I was able to do that following steps below:
In AWS API Gateway, create a "proxy resource" with resource path = "{proxy+}"
Go to AWS Certificate Manager and request a wildcard certificate for your website (*.mywebsite.com)
AWS will tell you to create a CNAME record in you domain registrar, to verify that you own that domain
After your certificate is validated, go to AWS API Gateway and create a Custom Domain Name (click on "Custom Domain Names" and then "Create Custom Domain Name"). In "domain name" type your domain (www.mywebsite.com) and select the ACM Certificate that you just created (step 1 above).

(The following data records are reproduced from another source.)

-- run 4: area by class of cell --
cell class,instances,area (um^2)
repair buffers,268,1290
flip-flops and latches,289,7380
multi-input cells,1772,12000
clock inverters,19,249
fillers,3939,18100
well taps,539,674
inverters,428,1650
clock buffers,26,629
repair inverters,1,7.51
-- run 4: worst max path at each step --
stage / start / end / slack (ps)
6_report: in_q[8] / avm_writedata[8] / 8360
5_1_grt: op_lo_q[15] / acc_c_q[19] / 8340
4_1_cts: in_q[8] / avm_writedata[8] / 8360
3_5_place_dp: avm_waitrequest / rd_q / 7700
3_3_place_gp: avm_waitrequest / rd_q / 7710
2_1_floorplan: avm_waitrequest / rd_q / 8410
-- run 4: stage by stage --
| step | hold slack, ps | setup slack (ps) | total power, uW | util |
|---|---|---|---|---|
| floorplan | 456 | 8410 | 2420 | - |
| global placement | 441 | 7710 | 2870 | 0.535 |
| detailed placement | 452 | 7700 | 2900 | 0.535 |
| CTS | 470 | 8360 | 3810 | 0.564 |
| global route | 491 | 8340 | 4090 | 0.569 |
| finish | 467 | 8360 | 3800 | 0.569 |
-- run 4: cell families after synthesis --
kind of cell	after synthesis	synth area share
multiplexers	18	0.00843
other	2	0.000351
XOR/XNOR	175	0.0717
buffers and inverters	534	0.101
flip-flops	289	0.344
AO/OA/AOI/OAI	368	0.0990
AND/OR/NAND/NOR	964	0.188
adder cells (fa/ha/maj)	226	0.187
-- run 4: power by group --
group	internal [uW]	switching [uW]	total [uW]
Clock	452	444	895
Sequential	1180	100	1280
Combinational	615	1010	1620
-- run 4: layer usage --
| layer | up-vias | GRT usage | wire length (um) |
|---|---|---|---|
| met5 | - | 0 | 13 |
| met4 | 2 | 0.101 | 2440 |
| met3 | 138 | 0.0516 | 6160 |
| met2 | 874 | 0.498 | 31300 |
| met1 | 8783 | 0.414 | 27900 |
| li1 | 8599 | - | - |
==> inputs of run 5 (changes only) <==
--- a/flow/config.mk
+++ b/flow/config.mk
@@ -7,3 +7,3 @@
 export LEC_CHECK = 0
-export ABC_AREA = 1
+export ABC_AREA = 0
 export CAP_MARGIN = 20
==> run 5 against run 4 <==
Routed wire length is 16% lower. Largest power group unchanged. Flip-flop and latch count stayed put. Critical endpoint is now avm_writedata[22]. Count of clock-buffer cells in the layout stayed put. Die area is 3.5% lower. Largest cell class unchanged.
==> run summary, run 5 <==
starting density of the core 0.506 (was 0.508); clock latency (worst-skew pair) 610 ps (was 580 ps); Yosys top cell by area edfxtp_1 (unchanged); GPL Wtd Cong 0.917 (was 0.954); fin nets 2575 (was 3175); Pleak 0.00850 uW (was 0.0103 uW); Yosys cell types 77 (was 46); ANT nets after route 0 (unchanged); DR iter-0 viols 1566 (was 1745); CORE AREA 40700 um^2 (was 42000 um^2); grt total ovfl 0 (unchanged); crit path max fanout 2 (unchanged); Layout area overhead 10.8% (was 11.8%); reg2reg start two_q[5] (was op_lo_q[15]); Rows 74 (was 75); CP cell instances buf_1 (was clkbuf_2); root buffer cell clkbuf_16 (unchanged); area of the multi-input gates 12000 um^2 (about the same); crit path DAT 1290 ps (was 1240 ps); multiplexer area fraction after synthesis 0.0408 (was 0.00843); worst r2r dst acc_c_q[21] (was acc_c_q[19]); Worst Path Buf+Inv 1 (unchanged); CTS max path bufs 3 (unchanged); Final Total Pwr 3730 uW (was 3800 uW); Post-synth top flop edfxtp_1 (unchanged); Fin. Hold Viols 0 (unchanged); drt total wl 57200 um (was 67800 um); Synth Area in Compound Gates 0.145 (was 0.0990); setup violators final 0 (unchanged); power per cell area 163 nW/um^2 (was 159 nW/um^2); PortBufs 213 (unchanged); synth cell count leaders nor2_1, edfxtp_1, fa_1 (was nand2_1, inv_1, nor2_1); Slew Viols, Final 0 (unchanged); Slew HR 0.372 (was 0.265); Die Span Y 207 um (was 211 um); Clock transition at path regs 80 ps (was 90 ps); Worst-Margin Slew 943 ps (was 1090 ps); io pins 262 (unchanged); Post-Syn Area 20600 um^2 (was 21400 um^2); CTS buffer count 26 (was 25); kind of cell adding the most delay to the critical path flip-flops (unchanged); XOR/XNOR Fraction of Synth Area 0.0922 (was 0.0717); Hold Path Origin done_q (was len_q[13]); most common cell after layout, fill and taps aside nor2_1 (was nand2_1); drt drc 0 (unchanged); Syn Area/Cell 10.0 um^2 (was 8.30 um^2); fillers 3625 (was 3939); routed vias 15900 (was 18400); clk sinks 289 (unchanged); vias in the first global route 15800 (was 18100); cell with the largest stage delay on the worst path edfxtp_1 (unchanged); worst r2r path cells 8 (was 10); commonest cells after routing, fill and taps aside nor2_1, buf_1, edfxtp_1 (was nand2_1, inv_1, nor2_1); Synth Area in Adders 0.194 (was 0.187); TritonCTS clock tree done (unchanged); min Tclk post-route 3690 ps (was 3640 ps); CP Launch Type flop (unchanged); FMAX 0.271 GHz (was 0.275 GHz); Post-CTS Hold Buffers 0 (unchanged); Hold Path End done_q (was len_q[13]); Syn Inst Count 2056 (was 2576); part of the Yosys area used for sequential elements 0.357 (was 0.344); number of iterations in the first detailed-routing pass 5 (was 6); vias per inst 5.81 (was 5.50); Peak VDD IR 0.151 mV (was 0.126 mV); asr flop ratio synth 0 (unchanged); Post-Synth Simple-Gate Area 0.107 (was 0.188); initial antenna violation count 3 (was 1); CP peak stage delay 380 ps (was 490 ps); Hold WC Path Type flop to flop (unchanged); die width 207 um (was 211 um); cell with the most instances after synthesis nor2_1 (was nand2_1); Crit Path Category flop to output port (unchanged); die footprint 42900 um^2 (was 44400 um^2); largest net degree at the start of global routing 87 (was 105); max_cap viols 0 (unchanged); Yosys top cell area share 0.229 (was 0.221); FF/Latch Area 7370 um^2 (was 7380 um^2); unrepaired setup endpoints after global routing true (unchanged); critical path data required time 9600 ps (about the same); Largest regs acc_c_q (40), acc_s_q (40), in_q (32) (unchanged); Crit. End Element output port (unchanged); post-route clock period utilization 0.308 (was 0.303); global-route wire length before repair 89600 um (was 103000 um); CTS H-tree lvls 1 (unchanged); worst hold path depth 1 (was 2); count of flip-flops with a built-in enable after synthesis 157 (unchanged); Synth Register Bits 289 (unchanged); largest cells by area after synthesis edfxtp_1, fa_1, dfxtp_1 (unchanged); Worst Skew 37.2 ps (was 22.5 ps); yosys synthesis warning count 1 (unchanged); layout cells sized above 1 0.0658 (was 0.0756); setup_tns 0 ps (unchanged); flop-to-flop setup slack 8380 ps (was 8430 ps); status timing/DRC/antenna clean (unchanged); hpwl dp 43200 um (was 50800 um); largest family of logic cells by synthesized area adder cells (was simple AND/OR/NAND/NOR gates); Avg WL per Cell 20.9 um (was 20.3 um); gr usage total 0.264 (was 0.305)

Create a "Base Path Mapping" with path = "/" and in "destination" select your API and stage.
After that, you will need to add another CNAME record, with the CloudFront "Target Domain Name" that was generated for that Custom Domain Name.
In the Lambda, we can route the requests:
'use strict';
const AWS = require('aws-sdk');
const s3 = new AWS.S3();
const myBucket = 'myBucket';
exports.handler = async (event) => {
var responseBody = "";
if (event.path=="/") {
responseBody = "<h1>My Landing Page</h1>";
responseBody += "<a href='/xpto'>link to another page</a>";
return buildResponse(200, responseBody);
}
if (event.path=="/xpto") {
responseBody = "<h1>Another Page</h1>";
responseBody += "<a href='/'>home</a>";
return buildResponse(200, responseBody);
}
if (event.path=="/my-s3-resource") {
var params = {
Bucket: myBucket,
Key: 'path/to/my-s3-resource.html',
};
const data = await s3.getObject(params).promise();
return buildResponse(200, data.Body.toString('utf-8'));
}
return buildResponse(404, '404 Error');
};
function buildResponse(statusCode, responseBody) {
var response = {
"isBase64Encoded": false,
"statusCode": statusCode,
"headers": {
"Content-Type" : "text/html; charset=utf-8"
},
"body": responseBody,
};
return response;
}
A good bet would be to use CloudFront and Lambda#Edge.
Lambda#Edge allows you to run Lambda function in the edge location of the CloudFront CDN network.
CloudFront gives you the option to hook into various events during its lifecycle and apply logic.
This article looks like it might be describing something similar to what you're talking about.